= Instructions for the task =
For the data below, report how many lines include the word "held", and write nothing else.

Stored items
───

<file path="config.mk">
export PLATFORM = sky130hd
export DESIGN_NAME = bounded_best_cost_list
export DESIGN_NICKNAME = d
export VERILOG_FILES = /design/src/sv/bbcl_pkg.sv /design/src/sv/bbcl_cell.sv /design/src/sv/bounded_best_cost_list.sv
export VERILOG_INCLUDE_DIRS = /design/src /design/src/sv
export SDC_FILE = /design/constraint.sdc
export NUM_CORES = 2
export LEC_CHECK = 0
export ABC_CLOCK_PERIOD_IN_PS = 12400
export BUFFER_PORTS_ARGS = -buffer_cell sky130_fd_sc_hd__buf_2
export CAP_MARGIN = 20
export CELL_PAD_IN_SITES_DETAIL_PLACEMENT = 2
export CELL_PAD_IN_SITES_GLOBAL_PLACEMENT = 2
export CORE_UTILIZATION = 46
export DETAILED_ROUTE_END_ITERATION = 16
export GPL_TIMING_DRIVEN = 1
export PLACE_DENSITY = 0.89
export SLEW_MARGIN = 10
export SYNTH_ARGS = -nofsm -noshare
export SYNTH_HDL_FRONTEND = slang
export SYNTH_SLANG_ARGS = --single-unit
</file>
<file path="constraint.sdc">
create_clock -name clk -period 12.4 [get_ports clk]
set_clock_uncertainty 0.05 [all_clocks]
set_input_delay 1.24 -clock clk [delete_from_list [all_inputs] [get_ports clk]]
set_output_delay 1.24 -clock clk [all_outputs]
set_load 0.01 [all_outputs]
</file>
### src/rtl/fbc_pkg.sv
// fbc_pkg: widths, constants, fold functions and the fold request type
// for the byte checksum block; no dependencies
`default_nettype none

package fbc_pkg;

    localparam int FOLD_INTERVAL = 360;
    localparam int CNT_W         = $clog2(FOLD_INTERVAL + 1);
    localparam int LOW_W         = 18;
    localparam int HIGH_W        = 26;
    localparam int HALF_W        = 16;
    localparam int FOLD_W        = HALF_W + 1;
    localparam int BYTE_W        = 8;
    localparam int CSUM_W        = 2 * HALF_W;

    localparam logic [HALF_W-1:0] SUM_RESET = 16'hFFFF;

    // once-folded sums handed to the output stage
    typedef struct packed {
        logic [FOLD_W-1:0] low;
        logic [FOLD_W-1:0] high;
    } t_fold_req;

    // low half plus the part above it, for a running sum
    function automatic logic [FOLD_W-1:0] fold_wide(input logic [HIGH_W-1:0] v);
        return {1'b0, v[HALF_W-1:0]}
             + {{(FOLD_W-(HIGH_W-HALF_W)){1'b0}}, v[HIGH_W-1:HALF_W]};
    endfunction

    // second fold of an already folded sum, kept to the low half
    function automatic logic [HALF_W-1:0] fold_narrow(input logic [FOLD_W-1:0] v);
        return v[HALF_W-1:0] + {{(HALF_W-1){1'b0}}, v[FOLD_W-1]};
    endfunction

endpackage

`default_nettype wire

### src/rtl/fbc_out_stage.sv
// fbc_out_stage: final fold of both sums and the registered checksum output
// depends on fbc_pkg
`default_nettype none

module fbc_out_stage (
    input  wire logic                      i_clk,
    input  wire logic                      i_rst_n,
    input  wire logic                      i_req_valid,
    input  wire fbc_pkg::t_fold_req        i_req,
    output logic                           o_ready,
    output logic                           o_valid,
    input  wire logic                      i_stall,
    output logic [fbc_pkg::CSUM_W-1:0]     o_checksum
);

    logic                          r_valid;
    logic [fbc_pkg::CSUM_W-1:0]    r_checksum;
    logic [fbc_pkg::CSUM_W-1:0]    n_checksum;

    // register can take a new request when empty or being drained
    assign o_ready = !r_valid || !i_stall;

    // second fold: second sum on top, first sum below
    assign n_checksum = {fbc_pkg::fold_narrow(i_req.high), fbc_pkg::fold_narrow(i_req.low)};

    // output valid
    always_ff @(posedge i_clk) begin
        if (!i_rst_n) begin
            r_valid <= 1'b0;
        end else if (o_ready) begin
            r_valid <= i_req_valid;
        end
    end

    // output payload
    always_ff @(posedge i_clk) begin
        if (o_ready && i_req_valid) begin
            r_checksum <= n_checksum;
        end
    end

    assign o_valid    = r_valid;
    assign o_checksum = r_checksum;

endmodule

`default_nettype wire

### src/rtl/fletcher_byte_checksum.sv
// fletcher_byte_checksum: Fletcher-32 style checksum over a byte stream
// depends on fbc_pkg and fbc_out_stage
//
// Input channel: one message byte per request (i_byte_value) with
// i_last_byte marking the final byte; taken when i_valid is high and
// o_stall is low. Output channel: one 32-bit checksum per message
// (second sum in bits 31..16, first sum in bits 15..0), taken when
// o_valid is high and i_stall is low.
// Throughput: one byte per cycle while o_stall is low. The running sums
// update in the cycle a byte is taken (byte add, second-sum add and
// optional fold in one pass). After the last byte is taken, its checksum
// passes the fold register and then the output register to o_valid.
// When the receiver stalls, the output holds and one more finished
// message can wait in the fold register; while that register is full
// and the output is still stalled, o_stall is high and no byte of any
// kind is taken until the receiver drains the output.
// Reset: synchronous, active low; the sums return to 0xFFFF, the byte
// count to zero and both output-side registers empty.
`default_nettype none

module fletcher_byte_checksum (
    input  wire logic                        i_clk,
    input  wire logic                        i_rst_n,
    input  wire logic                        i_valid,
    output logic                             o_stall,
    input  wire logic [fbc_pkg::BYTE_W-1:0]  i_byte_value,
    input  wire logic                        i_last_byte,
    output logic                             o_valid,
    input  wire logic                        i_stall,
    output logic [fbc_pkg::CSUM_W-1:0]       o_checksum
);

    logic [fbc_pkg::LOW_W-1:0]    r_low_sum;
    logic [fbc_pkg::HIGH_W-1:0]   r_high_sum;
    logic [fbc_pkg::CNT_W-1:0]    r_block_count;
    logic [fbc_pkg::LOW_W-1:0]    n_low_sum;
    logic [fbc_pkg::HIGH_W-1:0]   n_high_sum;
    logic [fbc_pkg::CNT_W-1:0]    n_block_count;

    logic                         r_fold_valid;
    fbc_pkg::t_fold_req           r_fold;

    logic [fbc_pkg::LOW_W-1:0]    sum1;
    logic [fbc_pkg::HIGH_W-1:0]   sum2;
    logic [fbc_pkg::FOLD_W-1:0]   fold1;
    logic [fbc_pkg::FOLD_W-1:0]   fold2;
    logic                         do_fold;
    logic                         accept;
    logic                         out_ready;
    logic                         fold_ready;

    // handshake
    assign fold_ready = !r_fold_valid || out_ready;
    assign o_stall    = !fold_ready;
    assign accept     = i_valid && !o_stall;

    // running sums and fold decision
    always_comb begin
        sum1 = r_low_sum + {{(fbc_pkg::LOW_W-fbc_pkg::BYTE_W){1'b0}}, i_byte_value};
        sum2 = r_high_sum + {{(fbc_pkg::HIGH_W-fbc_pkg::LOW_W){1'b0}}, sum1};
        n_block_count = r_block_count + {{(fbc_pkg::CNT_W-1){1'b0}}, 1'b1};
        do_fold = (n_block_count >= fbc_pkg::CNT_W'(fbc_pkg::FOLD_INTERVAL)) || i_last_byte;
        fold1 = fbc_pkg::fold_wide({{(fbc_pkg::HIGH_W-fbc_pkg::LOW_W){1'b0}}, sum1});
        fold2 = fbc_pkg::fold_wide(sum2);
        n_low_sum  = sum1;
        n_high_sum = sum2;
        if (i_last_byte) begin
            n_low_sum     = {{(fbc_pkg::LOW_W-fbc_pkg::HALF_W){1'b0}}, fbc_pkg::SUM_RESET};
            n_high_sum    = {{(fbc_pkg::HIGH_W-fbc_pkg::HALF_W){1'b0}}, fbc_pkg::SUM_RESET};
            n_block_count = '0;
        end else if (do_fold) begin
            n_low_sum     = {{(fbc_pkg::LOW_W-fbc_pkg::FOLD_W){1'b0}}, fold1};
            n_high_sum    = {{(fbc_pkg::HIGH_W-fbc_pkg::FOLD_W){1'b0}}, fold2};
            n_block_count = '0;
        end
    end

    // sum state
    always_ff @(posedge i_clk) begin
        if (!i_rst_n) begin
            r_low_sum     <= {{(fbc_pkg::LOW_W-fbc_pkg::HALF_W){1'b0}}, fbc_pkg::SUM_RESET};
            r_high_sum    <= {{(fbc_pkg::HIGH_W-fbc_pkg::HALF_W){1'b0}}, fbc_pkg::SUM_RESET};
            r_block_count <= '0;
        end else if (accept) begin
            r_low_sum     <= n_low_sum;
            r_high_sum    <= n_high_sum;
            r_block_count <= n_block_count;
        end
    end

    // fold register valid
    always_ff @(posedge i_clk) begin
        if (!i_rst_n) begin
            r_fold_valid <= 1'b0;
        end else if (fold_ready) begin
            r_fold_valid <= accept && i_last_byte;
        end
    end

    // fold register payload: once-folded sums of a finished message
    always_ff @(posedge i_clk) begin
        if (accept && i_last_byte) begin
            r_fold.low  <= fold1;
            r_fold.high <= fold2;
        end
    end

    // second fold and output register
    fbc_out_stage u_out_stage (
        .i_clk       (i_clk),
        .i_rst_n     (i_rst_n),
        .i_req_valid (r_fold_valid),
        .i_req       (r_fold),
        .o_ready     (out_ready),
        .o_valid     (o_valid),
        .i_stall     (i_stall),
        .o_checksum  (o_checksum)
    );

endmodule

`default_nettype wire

───

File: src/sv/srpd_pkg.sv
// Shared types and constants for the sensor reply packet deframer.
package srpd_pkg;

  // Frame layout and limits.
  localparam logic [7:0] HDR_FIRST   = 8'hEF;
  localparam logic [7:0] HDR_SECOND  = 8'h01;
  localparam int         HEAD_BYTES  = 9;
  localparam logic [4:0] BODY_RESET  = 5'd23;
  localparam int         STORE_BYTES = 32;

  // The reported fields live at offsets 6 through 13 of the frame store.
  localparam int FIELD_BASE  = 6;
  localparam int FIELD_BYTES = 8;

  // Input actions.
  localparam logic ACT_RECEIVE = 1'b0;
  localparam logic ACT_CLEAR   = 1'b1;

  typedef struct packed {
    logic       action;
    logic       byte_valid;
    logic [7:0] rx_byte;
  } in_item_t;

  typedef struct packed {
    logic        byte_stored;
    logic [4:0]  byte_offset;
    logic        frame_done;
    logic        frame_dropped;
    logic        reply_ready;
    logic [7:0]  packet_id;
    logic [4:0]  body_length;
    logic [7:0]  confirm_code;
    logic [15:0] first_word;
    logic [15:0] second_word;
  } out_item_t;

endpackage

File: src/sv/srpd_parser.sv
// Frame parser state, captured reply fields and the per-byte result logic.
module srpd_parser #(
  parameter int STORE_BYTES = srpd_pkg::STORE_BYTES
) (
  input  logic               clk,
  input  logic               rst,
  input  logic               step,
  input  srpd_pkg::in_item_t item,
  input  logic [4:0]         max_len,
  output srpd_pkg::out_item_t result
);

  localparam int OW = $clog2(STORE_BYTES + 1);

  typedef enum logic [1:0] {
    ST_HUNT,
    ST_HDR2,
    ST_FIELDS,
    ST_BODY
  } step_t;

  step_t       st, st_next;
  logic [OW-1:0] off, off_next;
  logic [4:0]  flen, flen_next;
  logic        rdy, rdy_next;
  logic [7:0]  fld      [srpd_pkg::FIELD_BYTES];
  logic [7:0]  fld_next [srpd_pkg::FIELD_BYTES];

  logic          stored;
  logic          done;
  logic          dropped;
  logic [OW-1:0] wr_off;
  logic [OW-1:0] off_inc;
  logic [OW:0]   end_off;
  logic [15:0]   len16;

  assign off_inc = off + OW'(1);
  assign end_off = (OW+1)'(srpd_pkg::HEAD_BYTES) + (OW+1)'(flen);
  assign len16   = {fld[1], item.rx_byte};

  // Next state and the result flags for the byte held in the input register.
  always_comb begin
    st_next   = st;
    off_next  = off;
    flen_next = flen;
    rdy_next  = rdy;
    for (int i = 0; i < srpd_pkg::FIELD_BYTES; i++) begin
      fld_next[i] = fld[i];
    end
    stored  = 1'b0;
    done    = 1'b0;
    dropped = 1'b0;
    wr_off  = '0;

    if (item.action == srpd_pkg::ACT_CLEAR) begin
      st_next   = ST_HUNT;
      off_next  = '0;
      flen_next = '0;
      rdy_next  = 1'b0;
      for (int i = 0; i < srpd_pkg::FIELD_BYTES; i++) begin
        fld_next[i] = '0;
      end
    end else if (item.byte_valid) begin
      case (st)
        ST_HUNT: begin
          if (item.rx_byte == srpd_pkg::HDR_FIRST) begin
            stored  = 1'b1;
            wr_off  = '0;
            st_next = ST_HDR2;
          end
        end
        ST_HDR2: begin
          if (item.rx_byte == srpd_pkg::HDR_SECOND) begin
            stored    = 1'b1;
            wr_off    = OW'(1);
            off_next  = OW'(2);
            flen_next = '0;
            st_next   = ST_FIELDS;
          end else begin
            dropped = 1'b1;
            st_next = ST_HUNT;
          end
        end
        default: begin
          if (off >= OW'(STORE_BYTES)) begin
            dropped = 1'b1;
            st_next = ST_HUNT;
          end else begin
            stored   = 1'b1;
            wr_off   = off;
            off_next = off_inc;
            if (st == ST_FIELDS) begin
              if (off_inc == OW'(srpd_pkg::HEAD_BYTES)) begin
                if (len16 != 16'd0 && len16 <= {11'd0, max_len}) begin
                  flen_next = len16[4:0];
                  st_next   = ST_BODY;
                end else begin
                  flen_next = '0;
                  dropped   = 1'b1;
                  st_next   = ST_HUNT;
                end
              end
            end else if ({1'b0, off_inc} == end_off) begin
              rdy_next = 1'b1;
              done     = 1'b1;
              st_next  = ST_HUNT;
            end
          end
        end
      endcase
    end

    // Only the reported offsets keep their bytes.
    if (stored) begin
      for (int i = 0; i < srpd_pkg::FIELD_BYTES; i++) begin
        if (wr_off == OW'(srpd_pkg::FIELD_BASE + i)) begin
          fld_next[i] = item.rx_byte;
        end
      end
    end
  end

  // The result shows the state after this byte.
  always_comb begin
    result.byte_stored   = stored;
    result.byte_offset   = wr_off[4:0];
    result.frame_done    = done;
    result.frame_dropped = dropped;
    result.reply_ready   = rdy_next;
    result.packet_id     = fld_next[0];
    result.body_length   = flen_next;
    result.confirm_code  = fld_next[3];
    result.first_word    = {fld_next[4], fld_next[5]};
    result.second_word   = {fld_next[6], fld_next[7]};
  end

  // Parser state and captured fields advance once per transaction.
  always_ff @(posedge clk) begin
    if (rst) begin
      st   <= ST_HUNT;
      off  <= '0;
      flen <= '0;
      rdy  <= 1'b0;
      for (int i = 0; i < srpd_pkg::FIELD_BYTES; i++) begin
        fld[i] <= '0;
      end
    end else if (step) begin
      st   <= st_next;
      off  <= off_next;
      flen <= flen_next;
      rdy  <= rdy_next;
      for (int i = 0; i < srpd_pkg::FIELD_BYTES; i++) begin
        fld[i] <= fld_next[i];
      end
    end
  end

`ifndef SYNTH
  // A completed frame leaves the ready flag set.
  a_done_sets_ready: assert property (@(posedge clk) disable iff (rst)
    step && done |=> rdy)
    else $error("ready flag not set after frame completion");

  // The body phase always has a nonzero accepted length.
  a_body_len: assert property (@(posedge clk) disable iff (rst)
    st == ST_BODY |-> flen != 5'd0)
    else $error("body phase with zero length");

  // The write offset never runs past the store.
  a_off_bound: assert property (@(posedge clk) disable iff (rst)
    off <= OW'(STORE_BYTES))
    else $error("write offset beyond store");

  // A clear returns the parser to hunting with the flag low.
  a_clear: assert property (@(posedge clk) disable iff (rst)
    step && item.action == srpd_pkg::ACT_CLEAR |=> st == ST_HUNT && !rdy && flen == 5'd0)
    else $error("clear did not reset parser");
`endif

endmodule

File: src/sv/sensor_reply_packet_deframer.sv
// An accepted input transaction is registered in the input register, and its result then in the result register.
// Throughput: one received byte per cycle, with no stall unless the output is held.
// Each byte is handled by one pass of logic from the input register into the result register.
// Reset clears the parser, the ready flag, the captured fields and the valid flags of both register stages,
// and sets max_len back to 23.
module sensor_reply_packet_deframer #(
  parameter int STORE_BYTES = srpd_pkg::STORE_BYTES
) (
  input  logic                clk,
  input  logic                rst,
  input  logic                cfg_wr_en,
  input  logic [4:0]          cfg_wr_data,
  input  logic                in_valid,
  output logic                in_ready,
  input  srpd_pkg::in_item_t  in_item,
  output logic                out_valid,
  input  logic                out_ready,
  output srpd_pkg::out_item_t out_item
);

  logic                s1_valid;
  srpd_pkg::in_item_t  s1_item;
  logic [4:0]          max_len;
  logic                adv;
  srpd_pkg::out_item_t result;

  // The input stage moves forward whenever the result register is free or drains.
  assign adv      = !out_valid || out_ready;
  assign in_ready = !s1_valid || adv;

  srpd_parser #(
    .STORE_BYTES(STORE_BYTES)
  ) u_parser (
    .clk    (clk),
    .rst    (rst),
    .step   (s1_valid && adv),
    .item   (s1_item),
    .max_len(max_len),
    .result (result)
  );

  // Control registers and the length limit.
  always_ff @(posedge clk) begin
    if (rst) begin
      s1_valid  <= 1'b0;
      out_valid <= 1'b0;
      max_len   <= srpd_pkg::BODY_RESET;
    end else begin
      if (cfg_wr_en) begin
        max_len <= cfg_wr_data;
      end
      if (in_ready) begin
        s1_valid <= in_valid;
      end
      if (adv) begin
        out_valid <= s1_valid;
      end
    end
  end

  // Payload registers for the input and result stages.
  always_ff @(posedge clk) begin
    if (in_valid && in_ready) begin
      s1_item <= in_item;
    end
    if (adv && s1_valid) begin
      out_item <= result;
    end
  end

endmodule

───

= Task answer =
2